Detection of Current Induced Spin Polarization in Topological Insulators via Four-Probe Spectroscopy

Charge currents carried by the nontrivial surface states (SS) of topological insulators (TIs) exhibit a net spin polarization due to spin-momentum locking. Electrical detection of this spin polarization usually relies on measurements with lithographically defined contacts. However, this method has several drawbacks. First, it is difficult to detect the ratio of current carried by SS versus the coexisting bulk states in TIs using fixed contacts. Second, the ex-situ lithographic processes used during the preparation of contacts may significantly affect the topological SS. Here we report in-situ, spin sensitive four-probe spectroscopy measurements which address both drawbacks.
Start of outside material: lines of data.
This design comes from an exercise in tuning for small area, a short achievable clock period and few clock cycles on the open sky130 flow, not from production work.
In this exercise RTL edits were held to simulation tests only and were not proved equivalent to the original.

==> flow/design.v (outline; a module is shown in full before it is edited, if it fits) <==
// module backprop_ctrl: 44 lines
// module loss_unit: 13 lines
// module bp_fa: 10 lines
// module bp_ha: 9 lines
// module bp_mac: 385 lines
// module bp_sqacc: 339 lines
// module bp_sq: 291 lines
// module bp_mac2e: 687 lines
// module bp_benc: 30 lines
// module grad_accum: 10 lines
// module param_update: 11 lines
// module backprop_top: 186 lines
module backprop_top (
  input  logic                    dtb,
  input  logic                    rst_n,
  input  logic                    sample_valid,
  input  logic                    drain_start,
  input  logic [2*16-1:0] x,
  input  logic [2*16-1:0] y_hid,
  input  logic [2*16-1:0] y_out,
  input  logic [2*16-1:0] target,
  input  logic [(2 * 2 + 2 * 2)*16-1:0] w,
  input  logic [(2 + 2)*16-1:0] b,
  output logic                    param_valid,
  output logic                    busy,
  output logic                    drain_done,
  output logic [4-1:0]      param_index,
  output logic [16-1:0]        param_value,
  output logic [16-1:0]        cost
);
  // ...
==> flow/run.sh <==
#!/bin/bash
# synth_recipe.tcl (not shown) runs the flow's synth.tcl, then flattens the netlist and writes it again
# the make line also repeats each setting of config.mk as NAME=value (left out here)
make -C /OpenROAD-flow-scripts/flow DESIGN_CONFIG=/design/flow/config.mk WORK_HOME=/design/flow/orfs CLKGATE_MAP_FILE= SYNTH_SCRIPT=/design/flow/synth_recipe.tcl finish
==> flow/config.mk <==
export PLATFORM = sky130hd
export DESIGN_NAME = backprop_top
export DESIGN_NICKNAME = backprop_top
export VERILOG_FILES = /design/flow/design.v
export SDC_FILE = /design/flow/constraint.sdc
export NUM_CORES = 4
export LEC_CHECK = 0
export ABC_AREA = 1
export CAP_MARGIN = 20
export CORE_MARGIN = 2
export CORE_UTILIZATION = 40
export SLEW_MARGIN = 20
==> flow/constraint.sdc <==
create_clock -name core_clock -period 22.0 [get_ports {dtb}]
set_input_delay 4.4000 -clock core_clock [delete_from_list [all_inputs] [get_ports {dtb}]]
set_output_delay 4.4000 -clock core_clock [all_outputs]
set_load 0.01 [all_outputs]
==> results by group, run 1 <==
Timing
  – RSZ-0062 raised after global routing: no
  – Final period utilization: about a third
  – Worst Tran Pin Value: 1.213 ns

Placement
  – Setup WS pre-CTS: roughly 15 ns
  – Post-DP Area: 100700 µm²
  – # placed instances: 14810
  – GP Congestion: about 1.0

Global routing
  – Largest net degree at the start of global routing: 64
  – Global route total overflow: 0

Synthesis
  – Compound-gate portion of the synthesized area: 15.32%
  – Synth top cells by count: inv_1, xor2_1, nand2_1
  – Yosys warning count: 32
  – Post-synth cell types: 70

Clock network
  – Clock root cell: clkbuf_16
  – Hold Buf Count CTS: 0
  – Max Root-Sink Buffers: 3

Detailed routing
  – Met2 WL: 165200 µm
  – Vias/cell: 5.767
  – Detailed-route via count: 86260
  – First-pass DRT Iterations: 6
  – Routed wl met3: ~42000 µm

Final layout
  – Post-route cell area: 103400 µm²
  – # clk buffers: 95

Worst hold path
  – Hold path depth: 0
  – Worst min path class: reg2reg

Critical path
  – Crit path buf inv count: 6
  – Critical Path RT: 22.64 ns

Floorplan
  – Total die area: 239600 µm²

Outcome
  – Outcome: no timing/DRC/antenna violations
Testbench counts, summed over its fixed seeds: cycles 7,332.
In a multi-probe scanning tunneling microscopy system a ferromagnetic probe detects the net spin accumulation on the SS of TI single crystals, while a set of four-probe spectroscopy measurement is used for a quantitative separation of 2D and 3D conduction. Using this method we measured the density and the net spin polarization of the current carried by the SS of pristine, as cleaved Bi$_{\mathrm{2}}$Te$_{\mathrm{2}}$Se single crystals. This research was conducted at the Center for Nanophase Materials Sciences, which is a DOE Office of Science User Facility.